States remain firmly in control of election administration, and states vary widely in timing votes, deciding where votes can be cast, permitting votes to be cast early or other than in-person, handling votes cast overseas or in advance, recording votes, counting votes, and reporting votes.

And states also vary widely — and frighteningly — in their attitudes toward cyber attacks by foreign intelligence organizations, by digital criminals, and by thrill-seeking Internet trolls. Deterring such attacks is difficult, and retaliating against them is dicey. Our 2016 experience and our ongoing observations show many states, Maryland fortunately an exception, either uninterested in election security or ineffective at mitigating the dangers they do expect to face.

Familiar risks — storms, earthquakes, fires, riots, fraud — have strained past votes, and our new cyber risk, most dangerous where least feared, will surely strain the coming vote, but no stress prior to our current coronavirus pandemic has created, in every state simultaneously, a conflict between exercising the electoral franchise and staying healthy. Directly ahead in COVID-19’s policy-forcing path and already immunocompromised by pre-existing conditions, lies ELECTION-20.

The difference a virus makes

The earliest COVID-19 infections breaking into the general population in China in December 2019 had been acquired in November 2019. Since most COVID-19 infections are mild and easily mistaken for other diseases, circulation may have begun even earlier than that. Here’s why that’s important.

By October 2020 our novel coronavirus will be — where? Present and circulating? Gone for good? Seemingly gone but soon to surge? No telling. Will we have one or more effective anti-viral drugs? Maybe. Will any anti-viral be shown by then to prevent COVID-19? Highly unlikely. Will we have one or more promising vaccines in human trials? Yes, we already do, but no vaccine will be available outside clinical investigations.

Assembling large numbers of people in small spaces always entails infectious risks, but rarely in the modern era a risk as consequential as now. Standing 6 feet apart we’ve just learned is too close; airborne spread of SARS-CoV-2 has been documented at 4 meters — more than 13 feet — and even farther than that. And standing in line for long periods, as is common at polling stations, would compound the problem, especially if lines wrap around, as we see in airport security queues. And what about using a marker or a touchscreen? Or touching any surface touched by everyone? Sterile wipes would greatly outnumber ballots.

Knowing these risks could discourage many citizens from voting and could also discourage volunteering to assist as poll workers. Especially discouraged could be citizens who, because of age or health impairment, would be more likely to do poorly if infected. This is the situation that will confront every state, more or less obviously, not only on Election Day but also, in many states, throughout in-person early voting.
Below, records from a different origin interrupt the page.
This is an optimization exercise on Yosys and OpenROAD, whose aim is small area and a short achievable clock period, not a production implementation.
Only simulation tests tie the RTL to the original design; equivalence was not proved.
The flow treats the clock pin as an ideal source, which a real chip does not have.

==> flow/design.v, too long to show whole: its modules and the start of the top module <==
// module rotational_cordic: 3474 lines
module rotational_cordic (
  output logic data_out_rot,
  output logic [15:0] xprime,
  output logic [15:0] yprime,
  input logic [15:0] x,
  input logic [15:0] y,
  input logic [15:0] theta,
  input logic clk, reset, start
);
  // ...
==> flow/flow/run.sh <==
#!/bin/bash
set -euo pipefail
export BUFFER_PORTS_ARGS="-buffer_cell sky130_fd_sc_hd__buf_2"
export SETUP_SLACK_MARGIN=9.3
export POST_CTS_TCL="$PWD/flow/recover.tcl"
bash standard.sh finish > standard.log 2>&1
==> flow/flow/recover.tcl <==
# Downsize cells that have timing slack beyond the setup margin (area/power recovery).
log_cmd estimate_parasitics -placement
log_cmd repair_timing -recover_power 100 -setup_margin $::env(SETUP_SLACK_MARGIN)
set result [catch { detailed_placement } msg]
if { $result != 0 } { error "Detailed placement failed after power recovery: $msg" }
check_placement -verbose
==> flow/standard.sh <==
#!/bin/bash
# synth_recipe.tcl (not shown) runs the flow's synth.tcl, then flattens the netlist and writes it again
# the make line also repeats each setting of config.mk as NAME=value (left out here)
make -C /OpenROAD-flow-scripts/flow DESIGN_CONFIG=/design/flow/config.mk WORK_HOME=/design/flow/orfs CLKGATE_MAP_FILE= SYNTH_SCRIPT=/design/flow/synth_recipe.tcl "${@:-finish}"
==> flow/config.mk <==
export PLATFORM = sky130hd
export DESIGN_NAME = rotational_cordic
export DESIGN_NICKNAME = rotational_cordic
export VERILOG_FILES = /design/flow/design.v
export SDC_FILE = /design/flow/constraint.sdc
export NUM_CORES = 4
export LEC_CHECK = 0
export CAP_MARGIN = 20
export CORE_MARGIN = 2
export CORE_UTILIZATION = 75
export CTS_CLUSTER_DIAMETER = 100
export CTS_CLUSTER_SIZE = 30
export SLEW_MARGIN = 20
==> flow/constraint.sdc <==
create_clock -name core_clock -period 13.0 [get_ports {clk}]
set_input_delay 2.6000 -clock core_clock [delete_from_list [all_inputs] [get_ports {clk}]]
set_output_delay 2.6000 -clock core_clock [all_outputs]
set_load 0.01 [all_outputs]
==> out/metrics.yaml, run 1 <==
drt:
  met1Wirelength_um: 35620
  drt_iter0_markers: 1088
  drc: 0
  routed_via_density: 5.381
  dr_wl_met2_um: 39100
floorplan:
  die_w_um: 248.8
  initial_utilization_pct: 76.03
  io_pins: 84
  nWellTaps: 773
global_routing:
  first_global_vias: 29250
  grt_pass1_wl_um: 133900
  grt_max_degree: 42
layout:
  multi_input_area_share_pct: 54.48
  mostFrequentLayoutCell: "dfxtp_1"
  final_cell_mix: "dfxtp_1, inv_1, ha_1"
  antenna_cells: 0
  multi_input_area_sq_um: 25930
synth:
  syn-cell-area_sq_um: 44960
  synth_top_area_share_pct: 36.34
  synthAdderAreaFrac_pct: 23.80
  yosys.area_share.simple_pct: 8.166
  synth_top_flop_cell: "dfxtp_1"
  synth_nets: 5189
  ys_types: 69
timing:
  fmaxAchievable_ghz: 0.2704
  fin_tns_setup_ps: 0
  setup_viol_count_final: 0
hold_path:
  hold_end: "t8[3]"
  whs_path_depth: 0
critical_path:
  rr_endpoint: "y15[16]"
  critical_path_class: "flip-flop to output port"
  worstPathRequired_ps: 10400
cts:
  clk_pin_slew_ps: 110
run_status:
  run_status: "complete, no violations"
==> run 2, diff against run 1 <==
--- a/flow/design.v
+++ b/flow/design.v
@@ -2166,264 +2166,46 @@
 assign n9_v = v8;
 logic s8; assign s8 = ~t8[7];
 logic signed [16:0] hx8, hy8;
 assign hx8 = y8 >>> 8;
 assign hy8 = x8 >>> 8;
 logic [16:0] ax8, ay8;
 assign ax8 = hx8 ^ {17{~s8}};
 assign ay8 = hy8 ^ {17{s8}};
-logic [16:0] ex8_p, ex8_g, ex8;
-logic [17:0] ex8_c;
-assign ex8_p = x8 ^ ax8;
-assign ex8_g = x8 & ax8;
-assign ex8_c[0] = ~s8;
-logic ex8_g0;
-assign ex8_g0 = ex8_g[0] | (ex8_p[0] & ~s8);
-logic ex8_bg1, ex8_bp1;
-assign ex8_bg1 = ex8_g[1] | (ex8_p[1] & ex8_g0);
-assign ex8_bp1 = ex8_p[1] & ex8_p[0];
-logic ex8_bg2, ex8_bp2;
-assign ex8_bg2 = ex8_g[3] | (ex8_p[3] & ex8_g[2]);
-assign ex8_bp2 = ex8_p[3] & ex8_p[2];
-logic ex8_bg3, ex8_bp3;
-assign ex8_bg3 = ex8_g[5] | (ex8_p[5] & ex8_g[4]);
-assign ex8_bp3 = ex8_p[5] & ex8_p[4];
-logic ex8_bg4, ex8_bp4;
-assign ex8_bg4 = ex8_g[7] | (ex8_p[7] & ex8_g[6]);
-assign ex8_bp4 = ex8_p[7] & ex8_p[6];
-logic ex8_bg5, ex8_bp5;
-assign ex8_bg5 = ex8_g[9] | (ex8_p[9] & ex8_g[8]);
-assign ex8_bp5 = ex8_p[9] & ex8_p[8];
-logic ex8_bg6, ex8_bp6;
-assign ex8_bg6 = ex8_g[11] | (ex8_p[11] & ex8_g[10]);
-assign ex8_bp6 = ex8_p[11] & ex8_p[10];
-logic ex8_bg7, ex8_bp7;
-assign ex8_bg7 = ex8_g[13] | (ex8_p[13] & ex8_g[12]);
-assign ex8_bp7 = ex8_p[13] & ex8_p[12];
-logic ex8_bg8, ex8_bp8;
-assign ex8_bg8 = ex8_g[15] | (ex8_p[15] & ex8_g[14]);
-assign ex8_bp8 = ex8_p[15] & ex8_p[14];
-logic ex8_bg9, ex8_bp9;
-assign ex8_bg9 = ex8_g[2] | (ex8_p[2] & ex8_bg1);
-assign ex8_bp9 = ex8_p[2] & ex8_bp1;
-logic ex8_bg10, ex8_bp10;
-assign ex8_bg10 = ex8_bg2 | (ex8_bp2 & ex8_bg1);
-assign ex8_bp10 = ex8_bp2 & ex8_bp1;
-logic ex8_bg11, ex8_bp11;
-assign ex8_bg11 = ex8_g[6] | (ex8_p[6] & ex8_bg3);
-assign ex8_bp11 = ex8_p[6] & ex8_bp3;
-logic ex8_bg12, ex8_bp12;
-assign ex8_bg12 = ex8_bg4 | (ex8_bp4 & ex8_bg3);
-assign ex8_bp12 = ex8_bp4 & ex8_bp3;
-logic ex8_bg13, ex8_bp13;
-assign ex8_bg13 = ex8_g[10] | (ex8_p[10] & ex8_bg5);
-assign ex8_bp13 = ex8_p[10] & ex8_bp5;
-logic ex8_bg14, ex8_bp14;
-assign ex8_bg14 = ex8_bg6 | (ex8_bp6 & ex8_bg5);
-assign ex8_bp14 = ex8_bp6 & ex8_bp5;
-logic ex8_bg15, ex8_bp15;
-assign ex8_bg15 = ex8_g[14] | (ex8_p[14] & ex8_bg7);
-assign ex8_bp15 = ex8_p[14] & ex8_bp7;
-logic ex8_bg16, ex8_bp16;
-assign ex8_bg16 = ex8_bg8 | (ex8_bp8 & ex8_bg7);
-assign ex8_bp16 = ex8_bp8 & ex8_bp7;
-logic ex8_bg17, ex8_bp17;
-assign ex8_bg17 = ex8_g[4] | (ex8_p[4] & ex8_bg10);
-assign ex8_bp17 = ex8_p[4] & ex8_bp10;
-logic ex8_bg18, ex8_bp18;
-assign ex8_bg18 = ex8_bg3 | (ex8_bp3 & ex8_bg10);
-assign ex8_bp18 = ex8_bp3 & ex8_bp10;
-logic ex8_bg19, ex8_bp19;
-assign ex8_bg19 = ex8_bg11 | (ex8_bp11 & ex8_bg10);
-assign ex8_bp19 = ex8_bp11 & ex8_bp10;
-logic ex8_bg20, ex8_bp20;
-assign ex8_bg20 = ex8_bg12 | (ex8_bp12 & ex8_bg10);
-assign ex8_bp20 = ex8_bp12 & ex8_bp10;
-logic ex8_bg21, ex8_bp21;
-assign ex8_bg21 = ex8_g[12] | (ex8_p[12] & ex8_bg14);
-assign ex8_bp21 = ex8_p[12] & ex8_bp14;
-logic ex8_bg22, ex8_bp22;
-assign ex8_bg22 = ex8_bg7 | (ex8_bp7 & ex8_bg14);
-assign ex8_bp22 = ex8_bp7 & ex8_bp14;
-logic ex8_bg23, ex8_bp23;
-assign ex8_bg23 = ex8_bg15 | (ex8_bp15 & ex8_bg14);
-assign ex8_bp23 = ex8_bp15 & ex8_bp14;
-logic ex8_bg24, ex8_bp24;
-assign ex8_bg24 = ex8_bg16 | (ex8_bp16 & ex8_bg14);
-assign ex8_bp24 = ex8_bp16 & ex8_bp14;
-logic ex8_bg25, ex8_bp25;
-assign ex8_bg25 = ex8_g[8] | (ex8_p[8] & ex8_bg20);
-assign ex8_bp25 = ex8_p[8] & ex8_bp20;
-logic ex8_bg26, ex8_bp26;
-assign ex8_bg26 = ex8_bg5 | (ex8_bp5 & ex8_bg20);
-assign ex8_bp26 = ex8_bp5 & ex8_bp20;
-logic ex8_bg27, ex8_bp27;
-assign ex8_bg27 = ex8_bg13 | (ex8_bp13 & ex8_bg20);
-assign ex8_bp27 = ex8_bp13 & ex8_bp20;
-logic ex8_bg28, ex8_bp28;
-assign ex8_bg28 = ex8_bg14 | (ex8_bp14 & ex8_bg20);
-assign ex8_bp28 = ex8_bp14 & ex8_bp20;
-logic ex8_bg29, ex8_bp29;
-assign ex8_bg29 = ex8_bg21 | (ex8_bp21 & ex8_bg20);
-assign ex8_bp29 = ex8_bp21 & ex8_bp20;
-logic ex8_bg30, ex8_bp30;
-assign ex8_bg30 = ex8_bg22 | (ex8_bp22 & ex8_bg20);
-assign ex8_bp30 = ex8_bp22 & ex8_bp20;
-logic ex8_bg31, ex8_bp31;
-assign ex8_bg31 = ex8_bg23 | (ex8_bp23 & ex8_bg20);
-assign ex8_bp31 = ex8_bp23 & ex8_bp20;
-logic ex8_bg32, ex8_bp32;
-assign ex8_bg32 = ex8_bg24 | (ex8_bp24 & ex8_bg20);
-assign ex8_bp32 = ex8_bp24 & ex8_bp20;
-logic ex8_bg33, ex8_bp33;
-assign ex8_bg33 = ex8_g[16] | (ex8_p[16] & ex8_bg32);
-assign ex8_bp33 = ex8_p[16] & ex8_bp32;
-assign ex8_c[1] = ex8_g0;
-assign ex8_c[2] = ex8_bg1;
-assign ex8_c[3] = ex8_bg9;
-assign ex8_c[4] = ex8_bg10;
-assign ex8_c[5] = ex8_bg17;
-assign ex8_c[6] = ex8_bg18;
-assign ex8_c[7] = ex8_bg19;
-assign ex8_c[8] = ex8_bg20;
-assign ex8_c[9] = ex8_bg25;
-assign ex8_c[10] = ex8_bg26;
-assign ex8_c[11] = ex8_bg27;
-assign ex8_c[12] = ex8_bg28;
-assign ex8_c[13] = ex8_bg29;
-assign ex8_c[14] = ex8_bg30;
-assign ex8_c[15] = ex8_bg31;
-assign ex8_c[16] = ex8_bg32;
-assign ex8_c[17] = ex8_bg33;
-assign ex8 = ex8_p ^ ex8_c[16:0];
-logic [16:0] ey8_p, ey8_g, ey8;
-logic [17:0] ey8_c;
-assign ey8_p = y8 ^ ay8;
-assign ey8_g = y8 & ay8;
-assign ey8_c[0] = s8;
-logic ey8_g0;
-assign ey8_g0 = ey8_g[0] | (ey8_p[0] & s8);
-logic ey8_bg1, ey8_bp1;
-assign ey8_bg1 = ey8_g[1] | (ey8_p[1] & ey8_g0);
-assign ey8_bp1 = ey8_p[1] & ey8_p[0];
-logic ey8_bg2, ey8_bp2;
-assign ey8_bg2 = ey8_g[3] | (ey8_p[3] & ey8_g[2]);
-assign ey8_bp2 = ey8_p[3] & ey8_p[2];
-logic ey8_bg3, ey8_bp3;
-assign ey8_bg3 = ey8_g[5] | (ey8_p[5] & ey8_g[4]);
-assign ey8_bp3 = ey8_p[5] & ey8_p[4];
-logic ey8_bg4, ey8_bp4;
-assign ey8_bg4 = ey8_g[7] | (ey8_p[7] & ey8_g[6]);
-assign ey8_bp4 = ey8_p[7] & ey8_p[6];
-logic ey8_bg5, ey8_bp5;
-assign ey8_bg5 = ey8_g[9] | (ey8_p[9] & ey8_g[8]);
-assign ey8_bp5 = ey8_p[9] & ey8_p[8];
-logic ey8_bg6, ey8_bp6;
-assign ey8_bg6 = ey8_g[11] | (ey8_p[11] & ey8_g[10]);
-assign ey8_bp6 = ey8_p[11] & ey8_p[10];
-logic ey8_bg7, ey8_bp7;
-assign ey8_bg7 = ey8_g[13] | (ey8_p[13] & ey8_g[12]);
-assign ey8_bp7 = ey8_p[13] & ey8_p[12];
-logic ey8_bg8, ey8_bp8;
-assign ey8_bg8 = ey8_g[15] | (ey8_p[15] & ey8_g[14]);
-assign ey8_bp8 = ey8_p[15] & ey8_p[14];
-logic ey8_bg9, ey8_bp9;
-assign ey8_bg9 = ey8_g[2] | (ey8_p[2] & ey8_bg1);
-assign ey8_bp9 = ey8_p[2] & ey8_bp1;
-logic ey8_bg10, ey8_bp10;
-assign ey8_bg10 = ey8_bg2 | (ey8_bp2 & ey8_bg1);
-assign ey8_bp10 = ey8_bp2 & ey8_bp1;
-logic ey8_bg11, ey8_bp11;
-assign ey8_bg11 = ey8_g[6] | (ey8_p[6] & ey8_bg3);
-assign ey8_bp11 = ey8_p[6] & ey8_bp3;
-logic ey8_bg12, ey8_bp12;
-assign ey8_bg12 = ey8_bg4 | (ey8_bp4 & ey8_bg3);
-assign ey8_bp12 = ey8_bp4 & ey8_bp3;
-logic ey8_bg13, ey8_bp13;
-assign ey8_bg13 = ey8_g[10] | (ey8_p[10] & ey8_bg5);
-assign ey8_bp13 = ey8_p[10] & ey8_bp5;
-logic ey8_bg14, ey8_bp14;
-assign ey8_bg14 = ey8_bg6 | (ey8_bp6 & ey8_bg5);
-assign ey8_bp14 = ey8_bp6 & ey8_bp5;
-logic ey8_bg15, ey8_bp15;
-assign ey8_bg15 = ey8_g[14] | (ey8_p[14] & ey8_bg7);
-assign ey8_bp15 = ey8_p[14] & ey8_bp7;
-logic ey8_bg16, ey8_bp16;
-assign ey8_bg16 = ey8_bg8 | (ey8_bp8 & ey8_bg7);
-assign ey8_bp16 = ey8_bp8 & ey8_bp7;
-logic ey8_bg17, ey8_bp17;
-assign ey8_bg17 = ey8_g[4] | (ey8_p[4] & ey8_bg10);
-assign ey8_bp17 = ey8_p[4] & ey8_bp10;
-logic ey8_bg18, ey8_bp18;
-assign ey8_bg18 = ey8_bg3 | (ey8_bp3 & ey8_bg10);
-assign ey8_bp18 = ey8_bp3 & ey8_bp10;
-logic ey8_bg19, ey8_bp19;
-assign ey8_bg19 = ey8_bg11 | (ey8_bp11 & ey8_bg10);
-assign ey8_bp19 = ey8_bp11 & ey8_bp10;
-logic ey8_bg20, ey8_bp20;
-assign ey8_bg20 = ey8_bg12 | (ey8_bp12 & ey8_bg10);
-assign ey8_bp20 = ey8_bp12 & ey8_bp10;
-logic ey8_bg21, ey8_bp21;
-assign ey8_bg21 = ey8_g[12] | (ey8_p[12] & ey8_bg14);
-assign ey8_bp21 = ey8_p[12] & ey8_bp14;
-logic ey8_bg22, ey8_bp22;
-assign ey8_bg22 = ey8_bg7 | (ey8_bp7 & ey8_bg14);
-assign ey8_bp22 = ey8_bp7 & ey8_bp14;
-logic ey8_bg23, ey8_bp23;
-assign ey8_bg23 = ey8_bg15 | (ey8_bp15 & ey8_bg14);
-assign ey8_bp23 = ey8_bp15 & ey8_bp14;
-logic ey8_bg24, ey8_bp24;
-assign ey8_bg24 = ey8_bg16 | (ey8_bp16 & ey8_bg14);
-assign ey8_bp24 = ey8_bp16 & ey8_bp14;
-logic ey8_bg25, ey8_bp25;
-assign ey8_bg25 = ey8_g[8] | (ey8_p[8] & ey8_bg20);
-assign ey8_bp25 = ey8_p[8] & ey8_bp20;
-logic ey8_bg26, ey8_bp26;
-assign ey8_bg26 = ey8_bg5 | (ey8_bp5 & ey8_bg20);
-assign ey8_bp26 = ey8_bp5 & ey8_bp20;
-logic ey8_bg27, ey8_bp27;
-assign ey8_bg27 = ey8_bg13 | (ey8_bp13 & ey8_bg20);
-assign ey8_bp27 = ey8_bp13 & ey8_bp20;
-logic ey8_bg28, ey8_bp28;
-assign ey8_bg28 = ey8_bg14 | (ey8_bp14 & ey8_bg20);
-assign ey8_bp28 = ey8_bp14 & ey8_bp20;
-logic ey8_bg29, ey8_bp29;
-assign ey8_bg29 = ey8_bg21 | (ey8_bp21 & ey8_bg20);
-assign ey8_bp29 = ey8_bp21 & ey8_bp20;
-logic ey8_bg30, ey8_bp30;
-assign ey8_bg30 = ey8_bg22 | (ey8_bp22 & ey8_bg20);
-assign ey8_bp30 = ey8_bp22 & ey8_bp20;
-logic ey8_bg31, ey8_bp31;
-assign ey8_bg31 = ey8_bg23 | (ey8_bp23 & ey8_bg20);
-assign ey8_bp31 = ey8_bp23 & ey8_bp20;
-logic ey8_bg32, ey8_bp32;
-assign ey8_bg32 = ey8_bg24 | (ey8_bp24 & ey8_bg20);
-assign ey8_bp32 = ey8_bp24 & ey8_bp20;
-logic ey8_bg33, ey8_bp33;
-assign ey8_bg33 = ey8_g[16] | (ey8_p[16] & ey8_bg32);
-assign ey8_bp33 = ey8_p[16] & ey8_bp32;
-assign ey8_c[1] = ey8_g0;
-assign ey8_c[2] = ey8_bg1;
-assign ey8_c[3] = ey8_bg9;
-assign ey8_c[4] = ey8_bg10;
-assign ey8_c[5] = ey8_bg17;
-assign ey8_c[6] = ey8_bg18;
-assign ey8_c[7] = ey8_bg19;
-assign ey8_c[8] = ey8_bg20;
-assign ey8_c[9] = ey8_bg25;
-assign ey8_c[10] = ey8_bg26;
-assign ey8_c[11] = ey8_bg27;
-assign ey8_c[12] = ey8_bg28;
-assign ey8_c[13] = ey8_bg29;
-assign ey8_c[14] = ey8_bg30;
-assign ey8_c[15] = ey8_bg31;
-assign ey8_c[16] = ey8_bg32;
-assign ey8_c[17] = ey8_bg33;
-assign ey8 = ey8_p ^ ey8_c[16:0];
+logic [16:0] ex8;
+logic [9:0] ex8_lo;
+assign ex8_lo = {1'b0, x8[8:0]} + {1'b0, ax8[8:0]} + {9'd0, ~s8};
+logic ex8_inc, ex8_dec;
+assign ex8_inc = ex8_lo[9] & ~ax8[16];
+assign ex8_dec = ~ex8_lo[9] & ax8[16];
+assign ex8[8:0] = ex8_lo[8:0];
+assign ex8[9] = x8[9] ^ (ex8_inc | ex8_dec);
+assign ex8[10] = x8[10] ^ ((ex8_inc & (&x8[9:9])) | (ex8_dec & ~(|x8[9:9])));
+assign ex8[11] = x8[11] ^ ((ex8_inc & (&x8[10:9])) | (ex8_dec & ~(|x8[10:9])));
+assign ex8[12] = x8[12] ^ ((ex8_inc & (&x8[11:9])) | (ex8_dec & ~(|x8[11:9])));
+assign ex8[13] = x8[13] ^ ((ex8_inc & (&x8[12:9])) | (ex8_dec & ~(|x8[12:9])));
+assign ex8[14] = x8[14] ^ ((ex8_inc & (&x8[13:9])) | (ex8_dec & ~(|x8[13:9])));
+assign ex8[15] = x8[15] ^ ((ex8_inc & (&x8[14:9])) | (ex8_dec & ~(|x8[14:9])));
+assign ex8[16] = x8[16] ^ ((ex8_inc & (&x8[15:9])) | (ex8_dec & ~(|x8[15:9])));
+logic [16:0] ey8;
+logic [9:0] ey8_lo;
+assign ey8_lo = {1'b0, y8[8:0]} + {1'b0, ay8[8:0]} + {9'd0, s8};
+logic ey8_inc, ey8_dec;
+assign ey8_inc = ey8_lo[9] & ~ay8[16];
+assign ey8_dec = ~ey8_lo[9] & ay8[16];
+assign ey8[8:0] = ey8_lo[8:0];
+assign ey8[9] = y8[9] ^ (ey8_inc | ey8_dec);
+assign ey8[10] = y8[10] ^ ((ey8_inc & (&y8[9:9])) | (ey8_dec & ~(|y8[9:9])));
+assign ey8[11] = y8[11] ^ ((ey8_inc & (&y8[10:9])) | (ey8_dec & ~(|y8[10:9])));
+assign ey8[12] = y8[12] ^ ((ey8_inc & (&y8[11:9])) | (ey8_dec & ~(|y8[11:9])));
+assign ey8[13] = y8[13] ^ ((ey8_inc & (&y8[12:9])) | (ey8_dec & ~(|y8[12:9])));
+assign ey8[14] = y8[14] ^ ((ey8_inc & (&y8[13:9])) | (ey8_dec & ~(|y8[13:9])));
+assign ey8[15] = y8[15] ^ ((ey8_inc & (&y8[14:9])) | (ey8_dec & ~(|y8[14:9])));
+assign ey8[16] = y8[16] ^ ((ey8_inc & (&y8[15:9])) | (ey8_dec & ~(|y8[15:9])));
 assign n9_x = ex8; assign n9_y = ey8;
 assign n9_t = t8[6:0];
 assign n10_v = v9;
 logic s9; assign s9 = ~t9[6];
 logic signed [16:0] hx9, hy9;
 assign hx9 = y9 >>> 9;
 assign hy9 = x9 >>> 9;
 logic [16:0] ax9, ay9;
==> flow/flow/run.sh (replaced) <==
#!/bin/bash
set -euo pipefail
export BUFFER_PORTS_ARGS="-buffer_cell sky130_fd_sc_hd__buf_2"
export SETUP_SLACK_MARGIN=9.4
bash standard.sh finish > standard.log 2>&1
removed: flow/flow/recover.tcl
==> out/metrics.yaml, run 2 <==
global_routing:
  grt-ovfl-total: 0  # unchanged
  first_global_vias: 30050  # was 29250
  grt_max_degree: 42  # unchanged
  antenna_found_initial: 0  # unchanged
  grt.total_usage_pct: 26.55  # was 25.73%
  grt_pass1_wl_um: 138500  # was 133900 um
synth:
  synthCells: 4527  # was 4412
  synth-seq-cells: 835  # unchanged
  synth_top_flop_cell: "dfxtp_1"  # unchanged
  synth.avg_cell_area_sq_um: 10.04  # was 10.19 sq um
  synth-seq-area-share_pct: 36.98  # was 37.39%
  synth.area.top_cells: "dfxtp_1, ha_1, fa_1"  # unchanged
  synth_top_area_cell: "dfxtp_1"  # unchanged
  synth_nets: 5290  # was 5189
  synthTopCellsByCount: "dfxtp_1, inv_1, ha_1, xnor2_1, xor2_1"  # unchanged
  yosysWarnings: 1  # unchanged
  syn-cell-area_sq_um: 45460  # was 44960 sq um
  async_flop_share_pct: 2.275  # unchanged
  synth_top_area_share_pct: 35.93  # was 36.34%
  ys_types: 66  # was 69
  synth_enable_flop_cells: 0  # unchanged
  synth_most_common_cell: "dfxtp_1"  # unchanged
layout:
  final_cell_mix: "dfxtp_1, inv_1, ha_1"  # unchanged
  mostFrequentLayoutCell: "dfxtp_1"  # unchanged
  postLayoutCellArea_sq_um: 48200  # was 47600 sq um
  area_growth_pct: 6.008  # was 5.878%
  n_fill_cell: 3945  # was 3828
  antenna_cells: 0  # unchanged
  drive_gt1_share_pct: 5.295  # was 4.961%
  fin_nets: 5373  # was 5277
  fin_util_pct: 80.15  # was 80.50%
drt:
  avgRoutedWirePerCell_um: 15.11  # was 14.78 um
  dr.pass1.iters: 5  # unchanged
  drt_iter0_markers: 1342  # was 1088
  drc: 0  # unchanged
  num_vias: 29710  # was 28460
  drt_wl_total_um: 81710  # was 78170 um
  ant_nets: 0  # unchanged
  routed_via_density: 5.492  # was 5.381
timing:
  setup_viol_count_final: 0  # unchanged
  tightest_slew_ps: 824.8  # was 800.8 ps
  fmaxAchievable_ghz: 0.2712  # was 0.2704 GHz
  fin_tns_setup_ps: 0  # unchanged
  rsz0062_at_grt: "yes"  # unchanged
  final_hold_viol_count: 0  # unchanged
  fin_crit_sh_pct: 28.36  # was 28.45%
  post-route-worst-setup-slack_ps: 9313  # was 9302 ps
  slew_viol_final: 0  # unchanged
  fin_skew_ps: 29.15  # was 16.88 ps
  slew_headroom_pct: 44.44  # was 46.23%
  period_needed_ps: 3687  # was 3698 ps
run:
  maxCapViolations: 0  # unchanged
cts:
  cts_tree: "yes"  # unchanged
  clockRootBuffer: "clkbuf_16"
  cts_buffer_depth: 3
  clk_pin_slew_ps: 100  # was 110 ps
  cts_sinks: 835  # unchanged
  htree_levels: 2
  clk_latency_ps: 600  # about the same
  numCtsBuffers: 36
critical_path:
  cp_top_family: "flip-flops"  # unchanged
  critical_path_class: "flip-flop to output port"  # unchanged
  cp_slowest_cell: "dfrtp_1"  # unchanged
  worstSetupPathDepth: 1  # unchanged
  worstPathRequired_ps: 10400  # about the same
  cp-end-kind: "output port"  # unchanged
  path_cells: "buf_2"  # was clkbuf_2
  crit_buf_inv: 1  # unchanged
  startpoint_type: "flip-flop"  # unchanged
  crit_arrival_ps: 1090  # was 1100 ps
  ff2ff_path_depth: 17  # was 14
  critPathMaxStageDelay_ps: 370  # was 380 ps
  critPathMaxFanout: 1  # unchanged
floorplan:
  die_h_um: 250.2  # was 248.8 um
  die_area_sq_um: 62610  # was 61920 sq um
  num_rows: 90  # was 89
  initial_utilization_pct: 75.61  # was 76.03%
  io_pins: 84  # unchanged
  die_w_um: 250.2  # was 248.8 um
  design.core.area_sq_um: 60130  # was 59130 sq um
placement:
  dp_hpwl_um: 64790  # was 61720 um
  finalWeightedCongestion: 0.8889  # was 0.8965
  place_ws_ps: 9092  # was 8932 ps
  postPlaceCellArea_sq_um: 46660  # was 46170 sq um
  io_buffers: 83  # unchanged
hold_path:
  whs_path_depth: 0  # unchanged
  hold_path.class: "flip-flop to flip-flop"  # unchanged
run_status:
  run_status: "complete, no violations"  # unchanged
If our epidemic is truly done and gone by Election Day, with any “second wave” having been gentle at worst, then we may regret (mildly) having taken any precautions at all. But if Election Day itself marks the rising of a second wave, tsunami or not, then having never committed to precautions will haunt the results. If our epidemic by then has settled in stubbornly as an endemic, with infections and deaths less frequent but no less frightening, than any prior assumption that precautions would not be needed would mean scrambling to salvage something credible.

Could infectious risk be mitigated sufficiently by reengineering mass-voting procedures in some manner? Feverish voters could be turned away, as in South Korea, but they’d still have come near enough to endanger the poll worker measuring temperatures and the citizens waiting to be assessed. Worse still, we have come to realize that people feeling fine and having no fever — the asymptomatic infected — have been pivotal in spreading the coronavirus from the very start. No point-of-voting assessment would do.

What if polling places were restricted to the “seasoned” among us? Historically, “seasoned troops” were soldiers who’d been together through a measles season; the survivors were not going to get measles again (though, as we now know, measles would have wiped away much of their immunity to other infections). Could “seasoned” poll workers be recruited and “seasoned” citizens remotely pre-certified and admitted for in-person voting? Maybe, if by then we could be sure that SARS-CoV-2-specific antibodies could be detected reliably and readily and that they guaranteed the impossibility of residual viral carriage, even if they did not guarantee the impossibility of re-infection. Could all this be proposed, achieved, and gracefully accepted by November? Or ever? Forget it.

In-person voting may persist in some states at some level but seems unlikely to prevail nationwide. Support for persistence could arise from political operatives figuring that fear of infection would suppress the demographic whose votes they’d prefer not to see being counted. Support for persistence could also arise, quite respectably, from traditionalist motivations. And just as respectably from security motivations.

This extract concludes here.